### Brief
Check every line of the entries for the string "layout" and return the ones that contain it.

### Listed entries
$ cat src/hdl/brl_pix_if.sv
// ----------------------------------------------------------------------------
// brl_pix_if
// pixel channel: coordinates, color and end-of-line flag
// ----------------------------------------------------------------------------
interface brl_pix_if #(
	parameter int COORD_BITS = 12
) ();
	import brl_pkg::*;

	logic                  valid;
	logic                  ready;
	logic [COORD_BITS-1:0] pixel_x;
	logic [COORD_BITS-1:0] pixel_y;
	logic [COLOR_BITS-1:0] pixel_color;
	logic                  last_pixel;

	modport source (
		output valid, pixel_x, pixel_y, pixel_color, last_pixel,
		input  ready
	);

	modport sink (
		input  valid, pixel_x, pixel_y, pixel_color, last_pixel,
		output ready
	);

endinterface
$ cat config.mk
export PLATFORM = sky130hd
export DESIGN_NAME = lfoc_queue
export DESIGN_NICKNAME = d
export VERILOG_FILES = /design/src/sv/lfoc_queue.sv
export SDC_FILE = /design/constraint.sdc
export NUM_CORES = 1
export LEC_CHECK = 0
export BUFFER_PORTS_ARGS = -buffer_cell sky130_fd_sc_hd__buf_2
export CELL_PAD_IN_SITES_DETAIL_PLACEMENT = 2
export CELL_PAD_IN_SITES_GLOBAL_PLACEMENT = 2
export CORE_MARGIN = 2
export CORE_UTILIZATION = 35
export DETAILED_ROUTE_END_ITERATION = 10
export GPL_TIMING_DRIVEN = 0
export PLACE_DENSITY = 0.74
export SLEW_MARGIN = 20
export SYNTH_ARGS = -nofsm -noshare
export SYNTH_HDL_FRONTEND = slang
export SYNTH_SLANG_ARGS = --single-unit
$ cat constraint.sdc
create_clock -name clk -period 1.4 [get_ports clk]
set_clock_uncertainty 0.05 [all_clocks]
set_input_delay 0.07 -clock clk [delete_from_list [all_inputs] [get_ports clk]]
set_output_delay 0.07 -clock clk [all_outputs]
set_load 0.02 [all_outputs]
--- src/sv/lfoc_pkg.sv ---
// lfoc_pkg: fixed widths and constants of the line fit outlier classifier
// no dependencies; used by lfoc_front, lfoc_back and line_fit_outlier_classifier
package lfoc_pkg;

	localparam int SAMPLE_BITS = 16;
	localparam int FRAC_BITS   = 16;
	localparam int FIT_W       = 40;
	localparam int LIMIT_W     = 32;
	localparam int INDEX_W     = 6;

	localparam logic [FIT_W-1:0]   FIT_POS_MAX   = 40'h7f_ffff_ffff;
	localparam logic [FIT_W-1:0]   FIT_NEG_MIN   = 40'h80_0000_0000;
	localparam logic [FIT_W-1:0]   RESID_MAX     = 40'hff_ffff_ffff;
	localparam logic [LIMIT_W-1:0] LIMIT_RESET   = 32'h0001_0000;

endpackage

--- src/sv/lfoc_front.sv ---
// lfoc_front: accepts samples, writes them to the store and accumulates the sums
// depends on lfoc_pkg; pushes one descriptor per block into lfoc_queue
module lfoc_front #(
	parameter int DEPTH = 64
) (
	clk, arst_n, in_valid, in_stall, sample_value, block_end,
	q_full, push, push_data, wr
);
	localparam int SB     = lfoc_pkg::SAMPLE_BITS;
	localparam int CW     = $clog2(DEPTH + 1);
	localparam int XW     = $clog2(DEPTH);
	localparam int SYW    = SB + CW + 1;
	localparam int SXYW   = SB + 2 * CW + 1;
	localparam int SXW    = 2 * CW;
	localparam int SXXW   = 3 * CW;
	localparam int DESC_W = 1 + CW + SYW + SXYW + SXW + SXXW;
	localparam int WR_W   = 1 + XW + 1 + SB;

	typedef struct packed {
		logic                   bank;
		logic [CW-1:0]          n;
		logic signed [SYW-1:0]  sy;
		logic signed [SXYW-1:0] sxy;
		logic [SXW-1:0]         sx;
		logic [SXXW-1:0]        sxx;
	} desc_t;

	typedef struct packed {
		logic          we;
		logic [XW:0]   addr;
		logic [SB-1:0] data;
	} wr_t;

	input  logic                 clk;
	input  logic                 arst_n;
	input  logic                 in_valid;
	output logic                 in_stall;
	input  logic signed [SB-1:0] sample_value;
	input  logic                 block_end;
	input  logic                 q_full;
	output logic                 push;
	output logic [DESC_W-1:0]    push_data;
	output logic [WR_W-1:0]      wr;

	logic                   bank_q;
	logic [CW-1:0]          cnt_q;
	logic signed [SYW-1:0]  sy_q;
	logic signed [SXYW-1:0] sxy_q;
	logic [SXW-1:0]         sx_q;
	logic [SXXW-1:0]        sxx_q;

	logic                   take;
	logic                   room;
	logic signed [SB+CW:0]  wprod;
	logic [2*CW-1:0]        sq;
	desc_t                  nx;
	wr_t                    wr_c;

	assign in_stall = q_full;
	assign take     = in_valid && !q_full;
	assign room     = (cnt_q < CW'(DEPTH));
	assign wprod    = sample_value * $signed({1'b0, cnt_q});
	assign sq       = cnt_q * cnt_q;

	always_comb begin
		nx.bank = bank_q;
		nx.n    = cnt_q;
		nx.sy   = sy_q;
		nx.sxy  = sxy_q;
		nx.sx   = sx_q;
		nx.sxx  = sxx_q;
		if (room) begin
			nx.n   = cnt_q + CW'(1);
			nx.sy  = sy_q + {{(SYW-SB){sample_value[SB-1]}}, sample_value};
			nx.sxy = sxy_q + {{(SXYW-SB-CW-1){wprod[SB+CW]}}, wprod};
			nx.sx  = sx_q + {{(SXW-CW){1'b0}}, cnt_q};
			nx.sxx = sxx_q + {{CW{1'b0}}, sq};
		end
	end

	// store write goes to the bank the front currently owns
	always_comb begin
		wr_c.we   = take && room;
		wr_c.addr = {bank_q, cnt_q[XW-1:0]};
		wr_c.data = sample_value;
	end

	assign wr        = wr_c;
	assign push      = take && block_end;
	assign push_data = nx;

	always_ff @(posedge clk or negedge arst_n) begin
		if (!arst_n) begin
			bank_q <= 1'b0;
			cnt_q  <= '0;
			sy_q   <= '0;
			sxy_q  <= '0;
			sx_q   <= '0;
			sxx_q  <= '0;
		end else if (take) begin
			if (block_end) begin
				bank_q <= ~bank_q;
				cnt_q  <= '0;
				sy_q   <= '0;
				sxy_q  <= '0;
				sx_q   <= '0;
				sxx_q  <= '0;
			end else begin
				cnt_q <= nx.n;
				sy_q  <= nx.sy;
				sxy_q <= nx.sxy;
				sx_q  <= nx.sx;
				sxx_q <= nx.sxx;
			end
		end
	end

endmodule
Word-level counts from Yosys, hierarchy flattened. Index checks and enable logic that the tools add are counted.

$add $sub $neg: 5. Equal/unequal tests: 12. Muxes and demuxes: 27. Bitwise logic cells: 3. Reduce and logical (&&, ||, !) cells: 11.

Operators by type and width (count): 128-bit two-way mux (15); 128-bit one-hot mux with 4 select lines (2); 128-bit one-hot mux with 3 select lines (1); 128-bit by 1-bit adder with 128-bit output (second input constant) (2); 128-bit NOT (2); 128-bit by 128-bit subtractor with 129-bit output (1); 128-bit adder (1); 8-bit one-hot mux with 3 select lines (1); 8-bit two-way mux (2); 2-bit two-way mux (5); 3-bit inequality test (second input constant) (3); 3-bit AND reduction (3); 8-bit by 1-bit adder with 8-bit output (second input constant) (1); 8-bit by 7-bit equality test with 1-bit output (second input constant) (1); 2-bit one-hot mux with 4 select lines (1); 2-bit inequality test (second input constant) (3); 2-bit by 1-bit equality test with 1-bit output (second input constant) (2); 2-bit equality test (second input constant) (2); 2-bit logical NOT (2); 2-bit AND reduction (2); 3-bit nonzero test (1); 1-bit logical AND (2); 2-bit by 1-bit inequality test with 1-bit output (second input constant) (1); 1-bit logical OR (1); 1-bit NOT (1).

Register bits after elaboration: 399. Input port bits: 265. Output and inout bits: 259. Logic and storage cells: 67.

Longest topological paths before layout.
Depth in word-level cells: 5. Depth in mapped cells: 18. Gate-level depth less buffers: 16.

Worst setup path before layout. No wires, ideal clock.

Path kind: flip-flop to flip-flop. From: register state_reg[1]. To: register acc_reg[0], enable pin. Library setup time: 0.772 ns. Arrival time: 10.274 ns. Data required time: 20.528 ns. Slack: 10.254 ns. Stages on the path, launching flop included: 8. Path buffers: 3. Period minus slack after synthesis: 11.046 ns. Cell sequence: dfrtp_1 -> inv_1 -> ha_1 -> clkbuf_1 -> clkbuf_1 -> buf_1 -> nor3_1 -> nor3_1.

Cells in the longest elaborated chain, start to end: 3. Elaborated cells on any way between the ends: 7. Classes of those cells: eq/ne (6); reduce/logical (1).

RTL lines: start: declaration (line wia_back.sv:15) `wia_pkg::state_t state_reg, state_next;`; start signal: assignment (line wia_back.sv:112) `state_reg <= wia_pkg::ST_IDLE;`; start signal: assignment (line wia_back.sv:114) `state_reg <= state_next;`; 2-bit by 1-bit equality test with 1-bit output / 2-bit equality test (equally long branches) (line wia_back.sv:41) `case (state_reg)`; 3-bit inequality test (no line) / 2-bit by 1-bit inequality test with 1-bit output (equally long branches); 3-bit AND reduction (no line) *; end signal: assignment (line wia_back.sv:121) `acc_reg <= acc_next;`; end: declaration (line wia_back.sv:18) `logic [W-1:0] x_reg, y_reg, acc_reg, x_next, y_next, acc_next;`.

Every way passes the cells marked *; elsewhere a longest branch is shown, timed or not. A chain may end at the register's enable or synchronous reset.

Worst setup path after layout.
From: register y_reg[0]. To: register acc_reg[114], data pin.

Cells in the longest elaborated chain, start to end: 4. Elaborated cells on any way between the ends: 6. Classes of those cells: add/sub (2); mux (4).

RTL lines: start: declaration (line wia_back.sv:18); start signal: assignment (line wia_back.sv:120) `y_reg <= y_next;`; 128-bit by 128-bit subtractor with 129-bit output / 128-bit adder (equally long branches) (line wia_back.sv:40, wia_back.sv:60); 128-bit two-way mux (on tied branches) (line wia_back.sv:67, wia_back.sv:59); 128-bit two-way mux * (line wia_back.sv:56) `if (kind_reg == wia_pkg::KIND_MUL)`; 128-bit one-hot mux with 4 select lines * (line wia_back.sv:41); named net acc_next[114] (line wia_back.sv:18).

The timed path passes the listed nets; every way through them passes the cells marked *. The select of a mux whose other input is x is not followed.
### config.mk
export PLATFORM = sky130hd
export DESIGN_NAME = wia_queue
export DESIGN_NICKNAME = d
export VERILOG_FILES = /design/src/rtl/wide_integer_alu_core_macros.svh /design/src/rtl/wia_pkg.sv /design/src/rtl/wia_queue.sv
export SDC_FILE = /design/constraint.sdc
export NUM_CORES = 1
export LEC_CHECK = 0
export BUFFER_PORTS_ARGS = -buffer_cell sky130_fd_sc_hd__buf_2
export CORE_AREA = 2 2 204 206
export CTS_CLUSTER_SIZE = 10
export DETAILED_ROUTE_END_ITERATION = 6
export DIE_AREA = 0 0 206 208
export HOLD_SLACK_MARGIN = 0.02
export PLACE_DENSITY_LB_ADDON = 0.3
export SLEW_MARGIN = 30
export SYNTH_ARGS = -nofsm -noshare
export SYNTH_HDL_FRONTEND = slang
export SYNTH_SLANG_ARGS = --single-unit
### constraint.sdc
create_clock -name clk -period 14.5 [get_ports clk]
set_input_delay 2.175 -clock clk [delete_from_list [all_inputs] [get_ports clk]]
set_output_delay 2.175 -clock clk [all_outputs]
set_load 0.005 [all_outputs]
### src/rtl/wide_integer_alu_core_macros.svh
// Assertion macros for the wide integer ALU core.
`ifndef WIDE_INTEGER_ALU_CORE_MACROS_SVH
`define WIDE_INTEGER_ALU_CORE_MACROS_SVH
`ifndef NO_ASSERTIONS
`define WIA_ASSERT(label, clk, rst_n, prop, msg) \
    label: assert property (@(posedge clk) disable iff (!rst_n) prop) else $error(msg);
`define WIA_ASSERT_NORST(label, clk, prop, msg) \
    label: assert property (@(posedge clk) prop) else $error(msg);
`else
`define WIA_ASSERT(label, clk, rst_n, prop, msg)
`define WIA_ASSERT_NORST(label, clk, prop, msg)
`endif
`endif

### src/rtl/wia_pkg.sv
// Shared types and constants for the wide integer ALU core.
`timescale 1ns / 1ps
package wia_pkg;
    localparam int WORD_W = 128;
    localparam int HALF_W = 64;
    localparam int OP_W = 4;
    localparam int SH_W = 8;
    localparam int QUEUE_DEPTH = 2;

    typedef enum logic [OP_W-1:0] {
        OP_ADD = 4'd0, OP_SUB = 4'd1, OP_MUL = 4'd2, OP_DIV = 4'd3,
        OP_AND = 4'd4, OP_OR = 4'd5, OP_XOR = 4'd6, OP_NOT = 4'd7,
        OP_SHL = 4'd8, OP_SAR = 4'd9, OP_ROL = 4'd10, OP_ROR = 4'd11
    } op_t;

    typedef enum logic [1:0] {
        KIND_DIRECT = 2'd0, KIND_MUL = 2'd1, KIND_DIV = 2'd2
    } kind_t;

    typedef enum logic [1:0] {
        ST_IDLE = 2'd0, ST_RUN = 2'd1, ST_FIX = 2'd2, ST_OUT = 2'd3
    } state_t;

    // Classified item passed from front to back.
    typedef struct packed {
        kind_t              kind;
        logic               neg_q;
        logic               neg_r;
        logic               dz;
        logic [WORD_W-1:0]  a;
        logic [WORD_W-1:0]  b;
    } job_t;
endpackage

### src/rtl/wia_queue.sv
// Short FIFO between front and back ends.
`timescale 1ns / 1ps
module wia_queue #(
    parameter int DEPTH = wia_pkg::QUEUE_DEPTH
) (
    input  logic          clk,
    input  logic          rst_n,
    input  logic          wr_valid,
    output logic          wr_ready,
    input  wia_pkg::job_t wr_data,
    output logic          rd_valid,
    input  logic          rd_ready,
    output wia_pkg::job_t rd_data
);
    localparam int AW = (DEPTH > 1) ? $clog2(DEPTH) : 1;
    wia_pkg::job_t mem_reg [DEPTH];
    logic [AW-1:0] wp_reg, rp_reg;
    logic [AW:0]   cnt_reg;
    logic          wr, rd;

    assign wr_ready = cnt_reg != DEPTH[AW:0];
    assign rd_valid = cnt_reg != '0;
    assign rd_data  = mem_reg[rp_reg];
    assign wr = wr_valid && wr_ready;
    assign rd = rd_valid && rd_ready;

    always_ff @(posedge clk or negedge rst_n)
    begin
        if (!rst_n)
        begin
            wp_reg  <= '0;
            rp_reg  <= '0;
            cnt_reg <= '0;
        end
        else
        begin
            if (wr)
                wp_reg <= (wp_reg == AW'(DEPTH - 1)) ? '0 : wp_reg + 1'b1;
            if (rd)
                rp_reg <= (rp_reg == AW'(DEPTH - 1)) ? '0 : rp_reg + 1'b1;
            cnt_reg <= cnt_reg + {{AW{1'b0}}, wr} - {{AW{1'b0}}, rd};
        end
    end

    always_ff @(posedge clk)
    begin
        if (wr)
            mem_reg[wp_reg] <= wr_data;
    end
endmodule
`config.mk`:
```
export PLATFORM = sky130hd
export DESIGN_NAME = link_heartbeat_and_wifi_negotiator_core
export DESIGN_NICKNAME = d
export VERILOG_FILES = /design/src/rtl/lhwn_pkg.sv /design/src/rtl/link_heartbeat_and_wifi_negotiator_core.sv
export VERILOG_INCLUDE_DIRS = /design/src /design/src/rtl
export SDC_FILE = /design/constraint.sdc
export NUM_CORES = 2
export LEC_CHECK = 0
export BUFFER_PORTS_ARGS = -buffer_cell sky130_fd_sc_hd__clkbuf_2
export CORE_MARGIN = 2
export CORE_UTILIZATION = 50
export CTS_CLUSTER_SIZE = 40
export DETAILED_ROUTE_END_ITERATION = 10
export PLACE_DENSITY = 0.66
export SETUP_SLACK_MARGIN = 0.15
export SLEW_MARGIN = 10
export SYNTH_ARGS = -nofsm -noshare
export SYNTH_HDL_FRONTEND = slang
export SYNTH_SLANG_ARGS = --single-unit
```
`constraint.sdc`:
```
create_clock -name aclk -period 10.1 [get_ports aclk]
set_input_delay 0.505 -clock aclk [delete_from_list [all_inputs] [get_ports aclk]]
set_output_delay 0.505 -clock aclk [all_outputs]
set_load 0.005 [all_outputs]
```
**src/design/ppap_pkg.sv**
```systemverilog
// ----------------------------------------------------------------------------
// ppap_pkg
// Types and codes shared by the polygon point/area/projection block.
// ----------------------------------------------------------------------------
package ppap_pkg;

	localparam int OP_BITS     = 3;
	localparam int AREA_BITS   = 39;
	localparam int PROJ_BITS   = 33;
	localparam int STATUS_BITS = 2;

	typedef enum logic [OP_BITS-1:0] {
		OP_PUSH  = 3'd0,
		OP_CLEAR = 3'd1,
		OP_POINT = 3'd2,
		OP_AREA  = 3'd3,
		OP_PROJ  = 3'd4
	} op_t;

	typedef enum logic [STATUS_BITS-1:0] {
		ST_OK    = 2'd0,
		ST_EMPTY = 2'd1,
		ST_FULL  = 2'd2
	} status_t;

	// controller to datapath
	typedef struct packed {
		logic capture;   // latch input word
		logic push;      // write vertex at count
		logic clear;     // zero count
		logic rd;        // issue store read at walk index
		logic walk_init; // reset walk index and accumulators
		logic acc;       // fold read vertex into accumulators
		logic finish;    // form result word
	} ctl_cmd_t;

	// datapath to controller
	typedef struct packed {
		logic       empty;
		logic       full;
		logic       rd_last;
		logic [OP_BITS-1:0] op;
	} ctl_sts_t;

endpackage

```
**src/design/ppap_ctrl.sv**
```systemverilog
// ----------------------------------------------------------------------------
// ppap_ctrl
// Sequencer: accept word, walk vertex store, emit result word.
// ----------------------------------------------------------------------------
module ppap_ctrl
	import ppap_pkg::*;
(
	input  logic     clk,
	input  logic     arst_n,
	input  logic     in_valid,
	output logic     in_ready,
	output logic     out_valid,
	input  logic     out_ready,
	input  ctl_sts_t sts,
	output ctl_cmd_t cmd
);

	typedef enum logic [4:0] {
		S_IDLE = 5'b00001,
		S_DEC  = 5'b00010,
		S_WALK = 5'b00100,
		S_DRAIN = 5'b01000,
		S_OUT  = 5'b10000
	} state_t;

	state_t state_q, state_d;
	logic   acc_q;

	assign in_ready  = (state_q == S_IDLE);
	assign out_valid = (state_q == S_OUT);

	always_comb begin
		state_d = state_q;
		cmd     = '0;
		cmd.acc = acc_q;
		case (state_q)
			S_IDLE: begin
				if (in_valid) begin
					cmd.capture = 1'b1;
					state_d     = S_DEC;
				end
			end
			S_DEC: begin
				if (sts.op == OP_PUSH) begin
					cmd.push   = ~sts.full;
					cmd.finish = 1'b1;
					state_d    = S_OUT;
				end else if (sts.op == OP_CLEAR || sts.empty ||
					!(sts.op == OP_POINT || sts.op == OP_AREA || sts.op == OP_PROJ)) begin
					cmd.clear  = (sts.op == OP_CLEAR);
					cmd.finish = 1'b1;
					state_d    = S_OUT;
				end else begin
					cmd.walk_init = 1'b1;
					state_d       = S_WALK;
				end
			end
			S_WALK: begin
				cmd.rd = 1'b1;
				if (sts.rd_last) state_d = S_DRAIN;
			end
			S_DRAIN: begin
				if (!acc_q) begin
					cmd.finish = 1'b1;
					state_d    = S_OUT;
				end
			end
			S_OUT: begin
				if (out_ready) state_d = S_IDLE;
			end
			default: state_d = S_IDLE;
		endcase
	end

	always_ff @(posedge clk or negedge arst_n) begin
		if (!arst_n) begin
			state_q <= S_IDLE;
			acc_q   <= 1'b0;
		end else begin
			state_q <= state_d;
			acc_q   <= cmd.rd;
		end
	end

endmodule

```
[src/sv/rsub_pkg.sv]
// ----------------------------------------------------------------------------
// rsub_pkg
// Shared types and field widths for the subresource range subtract block.
// ----------------------------------------------------------------------------
package rsub_pkg;

    // Field widths
    localparam int LB_W   = 11;   // layer base
    localparam int LC_W   = 12;   // layer count
    localparam int MB_W   = 4;    // mip base
    localparam int MC_W   = 5;    // mip count
    localparam int ASP_W  = 4;    // aspect mask

    // Widths that hold base + count exactly
    localparam int LSUM_W = 13;
    localparam int MSUM_W = 6;

    // Up to five pieces per item
    localparam int MAX_PIECES = 5;
    localparam int PCNT_W     = 3;

    // Input transaction
    typedef struct packed {
        logic [LB_W-1:0]  src_layer_base;
        logic [LC_W-1:0]  src_layer_count;
        logic [MB_W-1:0]  src_mip_base;
        logic [MC_W-1:0]  src_mip_count;
        logic [ASP_W-1:0] src_aspect;
        logic [LB_W-1:0]  hole_layer_base;
        logic [LC_W-1:0]  hole_layer_count;
        logic [MB_W-1:0]  hole_mip_base;
        logic [MC_W-1:0]  hole_mip_count;
    } t_in;

    // Output transaction
    typedef struct packed {
        logic [LB_W-1:0]  piece_layer_base;
        logic [LC_W-1:0]  piece_layer_count;
        logic [MB_W-1:0]  piece_mip_base;
        logic [MC_W-1:0]  piece_mip_count;
        logic [ASP_W-1:0] piece_aspect;
        logic             last_piece;
    } t_out;

    // One piece before aspect and last flag are attached
    typedef struct packed {
        logic [LB_W-1:0] lb;
        logic [LC_W-1:0] lc;
        logic [MB_W-1:0] mb;
        logic [MC_W-1:0] mc;
    } t_piece;

    // Classified item: ordered piece list handed to the back end
    typedef struct packed {
        t_piece [MAX_PIECES-1:0] pieces;
        logic [PCNT_W-1:0]       count;
        logic [ASP_W-1:0]        aspect;
    } t_job;

    // Queue handshake between front and back end
    typedef struct packed {
        logic full;
        logic empty;
    } t_q_status;

endpackage
===== src/rtl/core/sfc_pkg.sv =====
package sfc_pkg;

    localparam int SAMPLE_W         = 16;
    localparam int COEF_IDX_W       = 6;
    localparam int TAP_CNT_W        = 7;
    localparam int OUT_W            = 38;
    localparam int KIND_W           = 2;
    localparam int DEFAULT_MAX_TAPS = 64;
    localparam int QUEUE_DEPTH      = 4;

    typedef enum logic [KIND_W-1:0] {
        KIND_COEF   = 2'd0,
        KIND_SAMPLE = 2'd1,
        KIND_FLUSH  = 2'd2
    } kind_t;

    typedef struct packed {
        logic [KIND_W-1:0]          kind;
        logic signed [SAMPLE_W-1:0] value;
        logic [COEF_IDX_W-1:0]      coef_index;
    } item_t;

    typedef struct packed {
        logic signed [OUT_W-1:0] filtered_value;
        logic                    last;
    } result_t;

    typedef enum logic [1:0] {
        OP_COEF,
        OP_SHIFT,
        OP_CLEAR
    } op_kind_t;

    typedef struct packed {
        op_kind_t                   op;
        logic signed [SAMPLE_W-1:0] value;
        logic [COEF_IDX_W-1:0]      coef_index;
        logic                       last;
        logic                       clear;
    } op_t;

    typedef struct packed {
        logic full;
        logic empty;
    } queue_status_t;

    typedef enum logic {
        FRONT_IDLE,
        FRONT_FLUSH
    } front_state_t;

endpackage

### Answer section
Longest topological paths before layout.
Worst setup path before layout. No wires, ideal clock.
Worst setup path after layout.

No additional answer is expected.